**Exercise brief**
Note each line of the listing that contains the string "through", and copy it.

**Information given**
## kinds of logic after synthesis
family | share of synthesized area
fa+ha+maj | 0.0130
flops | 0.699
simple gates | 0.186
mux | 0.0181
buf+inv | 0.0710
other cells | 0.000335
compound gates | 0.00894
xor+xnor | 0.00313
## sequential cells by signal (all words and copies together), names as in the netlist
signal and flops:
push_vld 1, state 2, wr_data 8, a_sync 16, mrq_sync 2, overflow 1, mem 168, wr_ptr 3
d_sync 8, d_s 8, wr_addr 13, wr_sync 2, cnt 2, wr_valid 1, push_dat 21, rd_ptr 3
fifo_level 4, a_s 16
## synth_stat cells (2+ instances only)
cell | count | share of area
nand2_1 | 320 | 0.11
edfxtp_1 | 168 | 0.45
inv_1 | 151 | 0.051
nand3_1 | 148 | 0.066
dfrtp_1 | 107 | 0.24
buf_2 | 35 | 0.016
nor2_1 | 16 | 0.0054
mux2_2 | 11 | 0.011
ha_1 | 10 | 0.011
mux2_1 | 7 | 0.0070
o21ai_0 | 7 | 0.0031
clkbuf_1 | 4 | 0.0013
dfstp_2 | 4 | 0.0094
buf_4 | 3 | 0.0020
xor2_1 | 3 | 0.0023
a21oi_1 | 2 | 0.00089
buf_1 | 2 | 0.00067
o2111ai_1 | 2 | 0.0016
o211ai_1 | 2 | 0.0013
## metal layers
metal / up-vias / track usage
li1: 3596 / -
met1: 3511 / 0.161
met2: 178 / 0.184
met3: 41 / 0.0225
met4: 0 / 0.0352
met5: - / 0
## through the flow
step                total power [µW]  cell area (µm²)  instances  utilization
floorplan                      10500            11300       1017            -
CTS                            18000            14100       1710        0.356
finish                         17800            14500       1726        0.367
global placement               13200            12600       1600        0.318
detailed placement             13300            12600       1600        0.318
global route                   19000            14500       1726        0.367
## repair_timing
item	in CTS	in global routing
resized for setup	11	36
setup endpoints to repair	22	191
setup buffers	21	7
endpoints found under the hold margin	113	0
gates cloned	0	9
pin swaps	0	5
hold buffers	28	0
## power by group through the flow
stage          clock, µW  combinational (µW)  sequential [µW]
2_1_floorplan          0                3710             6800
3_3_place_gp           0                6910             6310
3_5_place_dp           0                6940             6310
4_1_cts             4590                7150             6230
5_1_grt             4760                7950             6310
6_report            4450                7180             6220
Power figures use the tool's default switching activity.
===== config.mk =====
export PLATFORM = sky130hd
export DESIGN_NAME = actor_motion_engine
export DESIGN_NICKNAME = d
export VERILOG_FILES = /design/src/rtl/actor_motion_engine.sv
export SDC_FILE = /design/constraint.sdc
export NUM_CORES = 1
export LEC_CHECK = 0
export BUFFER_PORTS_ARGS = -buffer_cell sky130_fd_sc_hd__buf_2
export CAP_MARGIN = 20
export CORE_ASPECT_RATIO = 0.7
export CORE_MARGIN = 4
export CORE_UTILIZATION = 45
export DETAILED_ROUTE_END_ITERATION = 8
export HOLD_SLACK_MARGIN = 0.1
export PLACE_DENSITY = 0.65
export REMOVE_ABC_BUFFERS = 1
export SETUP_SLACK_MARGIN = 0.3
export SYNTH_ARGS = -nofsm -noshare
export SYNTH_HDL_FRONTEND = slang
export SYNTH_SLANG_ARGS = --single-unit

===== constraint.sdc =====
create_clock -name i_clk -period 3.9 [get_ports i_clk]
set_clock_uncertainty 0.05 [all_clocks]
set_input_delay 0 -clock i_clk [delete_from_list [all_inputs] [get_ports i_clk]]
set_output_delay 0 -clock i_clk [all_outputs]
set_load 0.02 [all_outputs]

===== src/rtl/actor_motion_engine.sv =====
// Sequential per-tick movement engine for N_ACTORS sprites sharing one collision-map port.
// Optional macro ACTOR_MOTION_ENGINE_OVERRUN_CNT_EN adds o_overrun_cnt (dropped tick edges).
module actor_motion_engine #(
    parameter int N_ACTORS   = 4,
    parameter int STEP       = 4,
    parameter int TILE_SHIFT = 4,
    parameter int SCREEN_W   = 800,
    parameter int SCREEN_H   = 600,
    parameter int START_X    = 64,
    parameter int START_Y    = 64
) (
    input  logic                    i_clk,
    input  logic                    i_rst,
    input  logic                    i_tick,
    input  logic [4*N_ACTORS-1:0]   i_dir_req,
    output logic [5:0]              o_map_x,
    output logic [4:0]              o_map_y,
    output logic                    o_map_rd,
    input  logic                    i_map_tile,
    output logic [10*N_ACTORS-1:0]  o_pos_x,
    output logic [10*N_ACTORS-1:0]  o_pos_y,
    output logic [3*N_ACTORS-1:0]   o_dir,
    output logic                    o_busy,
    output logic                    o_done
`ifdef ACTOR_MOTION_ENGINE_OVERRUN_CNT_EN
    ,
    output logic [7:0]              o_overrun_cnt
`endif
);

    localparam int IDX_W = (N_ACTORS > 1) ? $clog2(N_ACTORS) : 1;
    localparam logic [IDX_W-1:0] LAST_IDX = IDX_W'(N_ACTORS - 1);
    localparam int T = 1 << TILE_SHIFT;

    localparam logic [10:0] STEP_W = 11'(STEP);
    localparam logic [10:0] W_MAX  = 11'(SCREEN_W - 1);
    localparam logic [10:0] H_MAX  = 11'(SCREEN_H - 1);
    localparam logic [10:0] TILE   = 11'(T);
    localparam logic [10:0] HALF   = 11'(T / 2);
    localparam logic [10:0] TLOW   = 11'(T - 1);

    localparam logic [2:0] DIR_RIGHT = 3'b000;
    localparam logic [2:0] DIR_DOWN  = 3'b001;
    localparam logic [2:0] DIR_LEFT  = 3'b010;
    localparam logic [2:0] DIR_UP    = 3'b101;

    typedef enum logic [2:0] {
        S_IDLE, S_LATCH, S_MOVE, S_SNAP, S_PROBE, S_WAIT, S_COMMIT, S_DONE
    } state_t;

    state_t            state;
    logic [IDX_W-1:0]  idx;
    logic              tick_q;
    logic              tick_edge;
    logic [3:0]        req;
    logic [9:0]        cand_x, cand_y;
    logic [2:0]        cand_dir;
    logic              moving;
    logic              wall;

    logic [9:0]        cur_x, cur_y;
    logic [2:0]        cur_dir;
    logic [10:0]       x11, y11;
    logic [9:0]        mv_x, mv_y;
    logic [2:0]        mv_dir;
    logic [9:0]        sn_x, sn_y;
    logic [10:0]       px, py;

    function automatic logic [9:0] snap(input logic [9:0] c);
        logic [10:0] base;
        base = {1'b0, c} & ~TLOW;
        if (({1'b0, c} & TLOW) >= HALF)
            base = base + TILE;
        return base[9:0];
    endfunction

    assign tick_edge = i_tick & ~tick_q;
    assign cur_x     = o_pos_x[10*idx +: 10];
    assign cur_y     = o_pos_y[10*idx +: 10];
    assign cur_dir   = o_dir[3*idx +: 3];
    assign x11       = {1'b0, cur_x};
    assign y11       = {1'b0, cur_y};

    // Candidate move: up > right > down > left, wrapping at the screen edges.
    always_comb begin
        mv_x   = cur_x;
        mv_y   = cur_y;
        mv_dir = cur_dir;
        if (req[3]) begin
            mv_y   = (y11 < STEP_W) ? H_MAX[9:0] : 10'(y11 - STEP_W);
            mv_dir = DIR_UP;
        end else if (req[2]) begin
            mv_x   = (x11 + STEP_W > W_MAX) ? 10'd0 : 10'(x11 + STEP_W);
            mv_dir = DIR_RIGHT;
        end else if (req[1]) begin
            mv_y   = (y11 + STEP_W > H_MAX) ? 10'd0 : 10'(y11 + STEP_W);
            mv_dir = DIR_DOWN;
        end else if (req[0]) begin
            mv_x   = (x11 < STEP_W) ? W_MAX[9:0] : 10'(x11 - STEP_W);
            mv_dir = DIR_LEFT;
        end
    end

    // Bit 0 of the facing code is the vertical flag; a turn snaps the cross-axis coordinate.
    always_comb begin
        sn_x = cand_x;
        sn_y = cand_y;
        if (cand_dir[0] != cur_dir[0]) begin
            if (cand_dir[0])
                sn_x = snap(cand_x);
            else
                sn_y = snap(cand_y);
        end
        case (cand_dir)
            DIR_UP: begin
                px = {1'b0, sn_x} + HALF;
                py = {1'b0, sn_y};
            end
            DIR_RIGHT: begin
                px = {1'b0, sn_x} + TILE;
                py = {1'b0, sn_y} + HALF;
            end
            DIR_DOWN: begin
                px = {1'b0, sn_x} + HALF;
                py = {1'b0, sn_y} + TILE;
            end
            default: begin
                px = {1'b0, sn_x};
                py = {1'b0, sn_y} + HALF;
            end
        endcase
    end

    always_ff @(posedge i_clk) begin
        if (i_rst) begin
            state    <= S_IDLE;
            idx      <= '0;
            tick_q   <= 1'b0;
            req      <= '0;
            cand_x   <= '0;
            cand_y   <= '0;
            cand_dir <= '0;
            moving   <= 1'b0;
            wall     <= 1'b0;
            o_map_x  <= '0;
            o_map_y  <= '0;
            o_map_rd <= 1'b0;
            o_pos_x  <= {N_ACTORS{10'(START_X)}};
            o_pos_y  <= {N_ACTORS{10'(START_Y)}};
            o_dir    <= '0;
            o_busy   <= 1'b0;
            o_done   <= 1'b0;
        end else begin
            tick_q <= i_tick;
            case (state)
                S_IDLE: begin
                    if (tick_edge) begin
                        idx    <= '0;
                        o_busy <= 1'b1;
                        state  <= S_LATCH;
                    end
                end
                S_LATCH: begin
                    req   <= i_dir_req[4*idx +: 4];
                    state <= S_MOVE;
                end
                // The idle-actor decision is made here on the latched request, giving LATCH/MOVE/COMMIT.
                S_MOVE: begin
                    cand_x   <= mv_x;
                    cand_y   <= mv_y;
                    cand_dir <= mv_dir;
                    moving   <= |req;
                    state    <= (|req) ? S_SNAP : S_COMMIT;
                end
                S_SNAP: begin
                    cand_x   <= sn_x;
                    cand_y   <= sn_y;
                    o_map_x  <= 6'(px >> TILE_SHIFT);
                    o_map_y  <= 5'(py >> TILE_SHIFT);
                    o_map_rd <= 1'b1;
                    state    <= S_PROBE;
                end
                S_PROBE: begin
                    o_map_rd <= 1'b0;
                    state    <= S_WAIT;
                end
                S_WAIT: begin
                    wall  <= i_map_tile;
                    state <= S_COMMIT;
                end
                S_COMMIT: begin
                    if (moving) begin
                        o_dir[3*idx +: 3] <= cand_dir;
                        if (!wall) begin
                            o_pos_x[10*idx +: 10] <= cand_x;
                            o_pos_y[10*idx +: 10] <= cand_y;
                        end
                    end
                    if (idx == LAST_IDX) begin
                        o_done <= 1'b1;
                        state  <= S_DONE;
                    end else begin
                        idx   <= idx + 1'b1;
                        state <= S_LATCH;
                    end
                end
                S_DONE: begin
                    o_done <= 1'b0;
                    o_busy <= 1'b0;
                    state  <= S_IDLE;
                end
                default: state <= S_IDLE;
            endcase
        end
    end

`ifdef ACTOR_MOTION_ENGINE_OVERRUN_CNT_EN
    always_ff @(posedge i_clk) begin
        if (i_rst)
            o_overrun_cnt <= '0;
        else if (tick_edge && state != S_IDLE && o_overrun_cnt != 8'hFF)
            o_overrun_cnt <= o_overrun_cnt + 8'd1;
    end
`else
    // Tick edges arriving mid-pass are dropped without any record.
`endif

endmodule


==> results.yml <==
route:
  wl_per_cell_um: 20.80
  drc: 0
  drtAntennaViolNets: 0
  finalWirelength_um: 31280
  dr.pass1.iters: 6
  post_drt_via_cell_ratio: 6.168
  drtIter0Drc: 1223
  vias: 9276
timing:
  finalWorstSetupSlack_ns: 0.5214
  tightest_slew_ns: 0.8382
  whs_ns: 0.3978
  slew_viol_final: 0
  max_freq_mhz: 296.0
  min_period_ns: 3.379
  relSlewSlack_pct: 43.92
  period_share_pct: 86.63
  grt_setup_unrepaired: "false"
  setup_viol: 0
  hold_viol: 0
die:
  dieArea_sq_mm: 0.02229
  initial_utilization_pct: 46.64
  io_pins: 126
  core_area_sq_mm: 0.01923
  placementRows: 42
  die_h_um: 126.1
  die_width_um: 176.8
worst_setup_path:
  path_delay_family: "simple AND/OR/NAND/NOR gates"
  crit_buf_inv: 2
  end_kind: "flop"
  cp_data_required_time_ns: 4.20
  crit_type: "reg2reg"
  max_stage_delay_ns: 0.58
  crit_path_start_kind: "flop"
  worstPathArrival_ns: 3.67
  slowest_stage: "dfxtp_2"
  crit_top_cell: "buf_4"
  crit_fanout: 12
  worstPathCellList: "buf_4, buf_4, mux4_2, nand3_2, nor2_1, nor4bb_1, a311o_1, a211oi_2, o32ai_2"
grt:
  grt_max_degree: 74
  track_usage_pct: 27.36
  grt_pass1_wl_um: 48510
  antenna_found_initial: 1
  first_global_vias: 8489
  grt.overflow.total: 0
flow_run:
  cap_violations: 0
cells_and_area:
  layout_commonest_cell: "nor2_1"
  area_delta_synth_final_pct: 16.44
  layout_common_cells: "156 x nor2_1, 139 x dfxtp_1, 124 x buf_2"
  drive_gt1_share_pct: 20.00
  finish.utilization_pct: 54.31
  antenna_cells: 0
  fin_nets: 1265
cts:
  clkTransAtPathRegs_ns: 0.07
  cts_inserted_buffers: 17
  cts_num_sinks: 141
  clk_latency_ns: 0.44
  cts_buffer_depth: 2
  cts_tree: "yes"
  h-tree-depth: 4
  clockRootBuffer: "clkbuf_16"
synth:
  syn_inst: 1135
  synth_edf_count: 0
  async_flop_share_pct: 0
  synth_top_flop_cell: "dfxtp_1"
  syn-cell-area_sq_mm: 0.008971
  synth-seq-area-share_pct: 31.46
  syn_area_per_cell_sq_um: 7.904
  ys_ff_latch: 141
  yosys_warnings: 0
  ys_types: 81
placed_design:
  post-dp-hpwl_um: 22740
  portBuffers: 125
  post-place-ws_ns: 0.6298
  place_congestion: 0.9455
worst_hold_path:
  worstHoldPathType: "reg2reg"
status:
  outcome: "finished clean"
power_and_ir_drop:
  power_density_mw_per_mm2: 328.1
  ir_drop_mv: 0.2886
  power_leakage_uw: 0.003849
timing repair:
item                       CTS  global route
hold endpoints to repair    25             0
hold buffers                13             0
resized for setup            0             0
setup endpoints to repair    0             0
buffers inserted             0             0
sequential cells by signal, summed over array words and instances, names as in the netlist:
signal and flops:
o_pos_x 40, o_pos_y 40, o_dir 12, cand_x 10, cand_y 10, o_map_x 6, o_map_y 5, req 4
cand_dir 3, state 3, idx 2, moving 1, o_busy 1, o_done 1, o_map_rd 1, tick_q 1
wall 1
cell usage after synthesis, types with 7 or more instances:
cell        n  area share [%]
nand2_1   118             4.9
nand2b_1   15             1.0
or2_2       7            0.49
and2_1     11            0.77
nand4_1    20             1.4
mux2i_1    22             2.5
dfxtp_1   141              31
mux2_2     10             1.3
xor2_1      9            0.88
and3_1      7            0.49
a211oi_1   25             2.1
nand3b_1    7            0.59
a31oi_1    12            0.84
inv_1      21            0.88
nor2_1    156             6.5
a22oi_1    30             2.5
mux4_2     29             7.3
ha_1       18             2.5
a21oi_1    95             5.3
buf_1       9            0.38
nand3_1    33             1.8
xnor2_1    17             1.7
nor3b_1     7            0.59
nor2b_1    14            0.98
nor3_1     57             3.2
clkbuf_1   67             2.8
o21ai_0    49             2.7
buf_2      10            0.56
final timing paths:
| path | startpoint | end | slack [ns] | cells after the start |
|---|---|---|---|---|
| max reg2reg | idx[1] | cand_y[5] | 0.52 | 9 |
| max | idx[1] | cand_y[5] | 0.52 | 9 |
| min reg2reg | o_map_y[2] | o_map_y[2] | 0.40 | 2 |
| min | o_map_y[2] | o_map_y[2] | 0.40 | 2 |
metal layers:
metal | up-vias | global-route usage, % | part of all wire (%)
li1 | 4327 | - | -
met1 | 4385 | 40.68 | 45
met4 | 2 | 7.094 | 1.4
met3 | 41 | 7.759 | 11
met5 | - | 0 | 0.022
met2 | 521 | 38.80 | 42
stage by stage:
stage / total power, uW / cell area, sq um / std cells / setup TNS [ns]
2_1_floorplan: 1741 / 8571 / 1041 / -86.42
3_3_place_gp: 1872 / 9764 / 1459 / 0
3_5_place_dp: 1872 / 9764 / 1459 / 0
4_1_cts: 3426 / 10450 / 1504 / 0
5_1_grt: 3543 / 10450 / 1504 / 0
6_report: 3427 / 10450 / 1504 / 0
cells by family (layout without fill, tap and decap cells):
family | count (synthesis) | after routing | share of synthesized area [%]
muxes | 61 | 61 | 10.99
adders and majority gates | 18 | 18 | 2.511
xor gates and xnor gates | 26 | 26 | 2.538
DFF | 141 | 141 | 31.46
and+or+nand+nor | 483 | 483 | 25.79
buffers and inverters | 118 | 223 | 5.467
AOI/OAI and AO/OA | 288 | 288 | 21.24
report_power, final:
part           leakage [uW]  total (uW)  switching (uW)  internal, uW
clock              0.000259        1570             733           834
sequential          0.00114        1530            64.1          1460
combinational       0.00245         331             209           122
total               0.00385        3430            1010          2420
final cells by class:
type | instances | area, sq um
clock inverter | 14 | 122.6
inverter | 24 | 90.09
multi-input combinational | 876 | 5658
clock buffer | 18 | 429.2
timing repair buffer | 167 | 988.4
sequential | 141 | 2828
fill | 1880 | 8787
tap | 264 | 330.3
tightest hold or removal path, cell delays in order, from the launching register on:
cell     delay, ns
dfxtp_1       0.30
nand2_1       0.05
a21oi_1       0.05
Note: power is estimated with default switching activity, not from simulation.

**Answer space**
## through the flow
## power by group through the flow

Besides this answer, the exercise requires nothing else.